-- TASK OBJECTIVE --
Set out each line from the following listing that includes the word "OpAddi".
┄┄┄┄┄┄
--- src/rtl/multicycle_ctrl.sv ---
// Multicycle MIPS-subset control FSM: sequences each instruction through
// fetch/decode/execute/memory/writeback and drives the shared datapath controls.
module multicycle_ctrl (
    input  logic       clk,
    input  logic       reset,
    input  logic [5:0] op,
    input  logic [5:0] funct,
    input  logic       zero,
    output logic       pcen,
    output logic       memwrite,
    output logic       irwrite,
    output logic       regwrite,
    output logic       iord,
    output logic       memtoreg,
    output logic       regdst,
    output logic       alusrca,
    output logic [1:0] alusrcb,
    output logic [1:0] pcsrc,
    output logic [2:0] alucontrol,
    output logic       illegal,
    output logic [3:0] state
);

    typedef enum logic [3:0] {
        StFetch   = 4'd0,
        StDecode  = 4'd1,
        StMemAdr  = 4'd2,
        StMemRd   = 4'd3,
        StMemWb   = 4'd4,
        StMemWr   = 4'd5,
        StRtypeEx = 4'd6,
        StRtypeWb = 4'd7,
        StBeqEx   = 4'd8,
        StAddiEx  = 4'd9,
        StAddiWb  = 4'd10,
        StJEx     = 4'd11,
        StBneEx   = 4'd12
    } state_e;

    localparam logic [5:0] OpRtype = 6'b000000;
    localparam logic [5:0] OpLw    = 6'b100011;
    localparam logic [5:0] OpSw    = 6'b101011;
    localparam logic [5:0] OpBeq   = 6'b000100;
    localparam logic [5:0] OpBne   = 6'b000101;
    localparam logic [5:0] OpAddi  = 6'b001000;
    localparam logic [5:0] OpJ     = 6'b000010;

    // Kept as a plain vector so unused encodings 13-15 stay representable.
    logic [3:0] state_q, state_d;

    always_ff @(posedge clk) begin
        if (reset) begin
            state_q <= StFetch;
        end else begin
            state_q <= state_d;
        end
    end

    always_comb begin
        state_d    = StFetch;
        pcen       = 1'b0;
        memwrite   = 1'b0;
        irwrite    = 1'b0;
        regwrite   = 1'b0;
        iord       = 1'b0;
        memtoreg   = 1'b0;
        regdst     = 1'b0;
        alusrca    = 1'b0;
        alusrcb    = 2'b00;
        pcsrc      = 2'b00;
        alucontrol = 3'b010;
        illegal    = 1'b0;

        case (state_q)
            StFetch: begin
                alusrcb = 2'b01;
                irwrite = 1'b1;
                pcen    = 1'b1;
                state_d = StDecode;
            end
            StDecode: begin
                alusrcb = 2'b11;
                case (op)
                    OpLw, OpSw: state_d = StMemAdr;
                    OpRtype:    state_d = StRtypeEx;
                    OpBeq:      state_d = StBeqEx;
                    OpBne:      state_d = StBneEx;
                    OpAddi:     state_d = StAddiEx;
                    OpJ:        state_d = StJEx;
                    default:    illegal = 1'b1;
                endcase
            end
            StMemAdr, StAddiEx: begin
                alusrca = 1'b1;
                alusrcb = 2'b10;
                if (state_q == StAddiEx) begin
                    state_d = StAddiWb;
                end else if (op == OpSw) begin
                    state_d = StMemWr;
                end else begin
                    state_d = StMemRd;
                end
            end
            StMemRd: begin
                iord    = 1'b1;
                state_d = StMemWb;
            end
            StMemWr: begin
                iord     = 1'b1;
                memwrite = 1'b1;
            end
            StMemWb: begin
                memtoreg = 1'b1;
                regwrite = 1'b1;
            end
            StRtypeEx: begin
                alusrca = 1'b1;
                state_d = StRtypeWb;
                case (funct)
                    6'b100000: alucontrol = 3'b010;
                    6'b100010: alucontrol = 3'b110;
                    6'b100100: alucontrol = 3'b000;
                    6'b100101: alucontrol = 3'b001;
                    6'b101010: alucontrol = 3'b111;
                    default: begin
                        illegal = 1'b1;
                        state_d = StFetch;
                    end
                endcase
            end
            StRtypeWb: begin
                regdst   = 1'b1;
                regwrite = 1'b1;
            end
            StAddiWb: begin
                regwrite = 1'b1;
            end
            StBeqEx, StBneEx: begin
                alusrca    = 1'b1;
                alucontrol = 3'b110;
                pcsrc      = 2'b01;
                pcen       = (state_q == StBeqEx) ? zero : ~zero;
            end
            StJEx: begin
                pcsrc = 2'b10;
                pcen  = 1'b1;
            end
            default: ;
        endcase

        // Reset aborts the instruction: no architectural write may happen this cycle.
        if (reset) begin
            pcen     = 1'b0;
            memwrite = 1'b0;
            irwrite  = 1'b0;
            regwrite = 1'b0;
            illegal  = 1'b0;
        end
    end

    assign state = state_q;

endmodule
--- config.mk ---
export PLATFORM = sky130hd
export DESIGN_NAME = multicycle_ctrl
export DESIGN_NICKNAME = d
export VERILOG_FILES = /design/src/rtl/multicycle_ctrl.sv
export SDC_FILE = /design/constraint.sdc
export NUM_CORES = 1
export LEC_CHECK = 0
export ABC_AREA = 1
export CORE_MARGIN = 2
export CORE_UTILIZATION = 37
export DETAILED_ROUTE_END_ITERATION = 6
export PLACE_DENSITY_LB_ADDON = 0.12
export SYNTH_ARGS = -nofsm -noshare
export SYNTH_HDL_FRONTEND = slang
export SYNTH_SLANG_ARGS = --single-unit
--- constraint.sdc ---
create_clock -name clk -period 1.1 [get_ports clk]
set_input_delay 0.11 -clock clk [delete_from_list [all_inputs] [get_ports clk]]
set_output_delay 0.11 -clock clk [all_outputs]
set_load 0.05 [all_outputs]
==> impl_results.md, run 1 <==
* Netlist cell types at 19
* Post-synth top area cell: nand2_1
* Largest family of logic cells by synthesized area: simple AND/OR/NAND/NOR gates
* Top post-synthesis cells by area: nand2_1 (18%), nor2_1 (15%), dfxtp_1 (13%)
* Synth Net Count at 135
* Xor/xnor share of the synthesized area at 0%
* Starting density of the core at 39.9%
* Row count at 14
* Synthesized area at 601 um^2
* Mean area per synthesized cell at 5.00 um^2
* Failed at: 3_5_place_dp
* Final GP Congestion at 0.872
* Die Height at 44.3 um
* IO Port Bufs at 34
* Sequential area share after synthesis at 13.3%
* # IOs at 35
* Simple-gate share of the synthesized area at 62.9%
* Outcome: aborted with a tool error
* Synthesis-stage register bit count at 4
* Log Error: [ERROR DPL-0038] Utilization greater than 100%, impossible to legalize
* Die W at 44.3 um
* Adder and majority gate portion of the synthesized area at 0%
* Warnings, synthesis at 0
* Synthesized instance count at 120
* Post-synthesis mux area share at 0%
* Compound-Gate Fraction of Synth Area at 8.13%
* Yosys top cell area share at 17.5%
[through the flow]
| step | hold WS (ps) | setup slack (ps) |
|---|---|---|
| after global placement | 665 | -359 |
| after floorplan | 416 | -444 |
[synthesized netlist by cell type]
library cell and n:
nand3_1 16, buf_1 1, nand2_2 4, nand4_1 3, inv_2 8, o21ai_1 3, nor2_2 4, inv_1 16
o22ai_1 1, nor2_4 2, a21oi_2 1, nor3_1 1, or2_2 1, nand2_1 28, a31oi_1 1, o31ai_1 1
dfxtp_1 4, a21oi_1 1, nor2_1 24
[kinds of logic after synthesis]
family | after synthesis
AND/OR/NAND/NOR | 83
flip-flops | 4
buffers and inverters | 25
AO/OA/AOI/OAI | 8
==> run 2: changes to the inputs <==
--- a/config.mk
+++ b/config.mk
@@ -6,10 +6,10 @@
 export NUM_CORES = 1
 export LEC_CHECK = 0
 export ABC_AREA = 1
-export CORE_MARGIN = 2
-export CORE_UTILIZATION = 37
+export CORE_AREA = 2 2 63 65
 export DETAILED_ROUTE_END_ITERATION = 6
-export PLACE_DENSITY_LB_ADDON = 0.12
+export DIE_AREA = 0 0 65 67
+export PLACE_DENSITY_LB_ADDON = 0.15
 export SYNTH_ARGS = -nofsm -noshare
 export SYNTH_HDL_FRONTEND = slang
 export SYNTH_SLANG_ARGS = --single-unit
==> impl_results.md, run 2 <==
* Outcome: finished with violations (was aborted with a tool error)
* Violated checks: negative setup slack
* Post-synth top area cell: nand2_1 (unchanged)
* Final GP Congestion at 0.863 (was 0.872)
* Final antenna-violating net count at 0
* Commonest non-fill, non-tap cell in the layout: buf_4
* TritonCTS clock tree: done
* Sequential power share at 16.2%
* # IOs at 35 (unchanged)
* Hold depth at 6
* Post-layout minimum cycle time at 1500 ps
* R2R depth at 9
* Net Sw Frac at 34.6%
* Hold EP: state[3]
* P_int at 0.000629 W
* Fin. max-slew vios at 0
* Clk Latency, worst-skew pair at 210 ps
* Max cap viols at 0
* Clock buffer depth at 2
* Worst Path Max Fanout at 4
* GRT Total Usage at 12.2%
* Max Fclk at 0.668 GHz
* Clock power frac at 31.6%
* Starting density of the core at 16.7% (was 39.9%)
* First-pass GRT wire length at 4200 um
* Most used flip-flop cell after synthesis: dfxtp_1 (unchanged)
* Clk slew on worst S/H paths at 30 ps
* Warnings, synthesis at 0 (unchanged)
* Worst vdd ir at 398 uV
* Hold path start: op[2]
* Least-Margin Pin Slew at 202 ps
* EDFF count, synth at 0 (unchanged)
* Mean area per synthesized cell at 5.00 um^2 (unchanged)
* Largest net degree at the start of global routing at 7
* Most frequent cells in the layout: buf_4 (28), buf_12 (20), nand2_1 (18), buf_6 (15), nor2_4 (13)
* Period utilisation layout at 136%
* Yosys top cell area share at 17.5% (unchanged)
* DR iter-0 viols at 7
* Fillers at 334
* Total number of vias at 1,013
* Leak Pwr at 0.897 nW
* Worst-path cell chain: inv_4, nor2_4, inv_2, nor2_4, nand2_2, inv_2, nand2_2, a21oi_4, buf_12
* Setup ws final at -398 ps
* RSZ-0062 raised after global routing: yes
* DR pass1 iterations at 3
* Synthesis-stage register bit count at 4 (unchanged)
* Gate power share at 52.3%
* Pre-CTS WS at -412 ps
* Root Driver: clkbuf_8
* DP Wirelength at 2010 um
* Grt total ovfl at 0
* Die Height at 67 um (was 44.3 um)
* Final wirelength at 2650 um
* Hold Path Class: primary input to register
* Finish-stage setup viols at 20
* Kind of cell adding the most delay to the critical path: flip-flops
* Synth Net Count at 135 (unchanged)
* CTS Buf Count at 3
* CP max-delay cell: dfxtp_4
* Core region area at 3610 um^2
* CP endpoint kind: output pin
* Non-filler cells, final at 247
* Syn-to-layout area delta at 220%
* Critical path class: register to output pin
* Die W at 65 um (was 44.3 um)
* Max incr delay on CP at 380 ps
* R2R Path Start: state[3]
* Synthesized instance count at 120 (unchanged)
* Vias in the first global route at 1,031
* Clock sink total at 4
* PwrDens at 501 nW/um^2
* Hold-fix buffers at CTS at 0
* Dpl cells at 232
* Net Sw Power at 0.000332 W
* Overall die area at 4360 um^2
* Synthesized area at 601 um^2 (unchanged)
* # nets final at 216
* Layout cells sized above 1 at 64.3%
* Max FFs per register at 4
* Worst Path Arrival at 1390 ps
* Netlist cell types at 19 (unchanged)
* Required @ worst endpoint at 990 ps
* Vias/cell at 4.10
* Seq. cell area at 95.1 um^2
* R2R setup slack at -170 ps
* Crit path buf inv count at 4
* Share of flip-flops with an asynchronous set or reset at 0% (unchanged)
* Most numerous cell in the Yosys netlist: nand2_1 (unchanged)
* Top post-synthesis cells by area: nand2_1 (18%), nor2_1 (15%), dfxtp_1 (13%) (unchanged)
* Final hold viol count at 0
* Remaining routing DRC violations at 0
* Sequential area share after synthesis at 13.3% (unchanged)
* Post-synth top cells: nand2_1 (28), nor2_1 (24), inv_1 (16), nand3_1 (16), inv_2 (8) (unchanged)
* FF-to-FF End: state[2]
* IO Port Bufs at 34 (unchanged)
* Htree depth at 1
* N_diodes at 0
* Layout Skew at 3.49 ps
* Multi-input gate area at 704 um^2
* Max transition margin at 86.5%
* Util after Layout at 53.2%
* DR WL/cell at 10.7 um
* Initial antenna violation count at 0
* Row count at 22 (was 14)
* Crit path launch type: register
-- run 2: cell counts after synthesis --
No cell type changed its count.
-- run 2: layout make-up --
type                       instances  share of cell area [%]
tap                               48                    3.13
timing repair buffer              77                    47.5
sequential                         4                    4.95
clock buffer                       3                    2.15
inverter                          24                    5.54
multi-input combinational         91                    36.7
-- run 2: layer usage --
metal / GRT usage (%) / vias up / part of all wire [%]
met3: 1.52 / 4 / 3.4
met1: 13.2 / 455 / 39
li1: - / 535 / -
met2: 23.8 / 19 / 57
met5: 0 / - / 0
met4: 4.79 / 0 / 1.1
-- run 2: worst max path at each step --
| stage | slack (ps) | to | startpoint | cells past startpoint |
|---|---|---|---|---|
| floorplan | -440 | pcen | state[0] | 5 |
| global placement | -370 | illegal | op[1] | 8 |
| detailed placement | -410 | illegal | op[1] | 8 |
| CTS | -420 | alucontrol[0] | state[3] | 6 |
| global route | -490 | alucontrol[0] | state[0] | 6 |
| finish | -400 | illegal | state[0] | 9 |
-- run 2: worst min-delay path, delay by kind of cell --
family          cells  cell delay [ps]
buf+inv             1              250
compound gates      1               60
simple gates        4              310
-- run 2: cell families (layout without fill, tap and decap cells) --
logic type	count (synthesis)	after routing	share of synthesized area, %
flip-flops	4	4	13.3
AND/OR/NAND/NOR	83	83	62.9
AO/OA/AOI/OAI	8	8	8.13
buffers and inverters	25	104	15.6
-- run 2: per-stage QoR --
| step | hold slack (ps) | TNS, ps | area, um^2 | total power (W) |
|---|---|---|---|---|
| after floorplan | 416 | -3060 | 748 | 0.000362 |
| after global placement | 674 | -3110 | 1570 | 0.000591 |
| after detailed placement | 681 | -3370 | 1570 | 0.000596 |
| after CTS | 559 | -5020 | 1740 | 0.000936 |
| after global routing | 636 | -6220 | 1920 | 0.00102 |
| final | 557 | -5040 | 1920 | 0.000961 |
-- run 2: power by group through the flow --
stage                     clock [W]  combinational, W  sequential, W
final                      0.000303          0.000502       0.000155
after global routing       0.000327          0.000534       0.000156
after CTS                  0.000314          0.000467       0.000156
after detailed placement          0          0.000440       0.000156
after global placement            0          0.000436       0.000155
after floorplan                   0          0.000191       0.000171
-- run 2: repair_timing --
| action | in CTS | in global routing |
|---|---|---|
| gates resized for setup | 36 | 26 |
| pin swaps | 11 | 15 |
| gates cloned | 0 | 0 |
| hold endpoints to repair | 0 | 0 |
| endpoints found under the setup margin | 20 | 20 |
| buffers inserted | 3 | 10 |
(Power assumes the default switching activity.)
┄┄┄┄┄┄
-- OUTPUT FOR THIS TASK --
    localparam logic [5:0] OpAddi  = 6'b001000;
                    OpAddi:     state_d = StAddiEx;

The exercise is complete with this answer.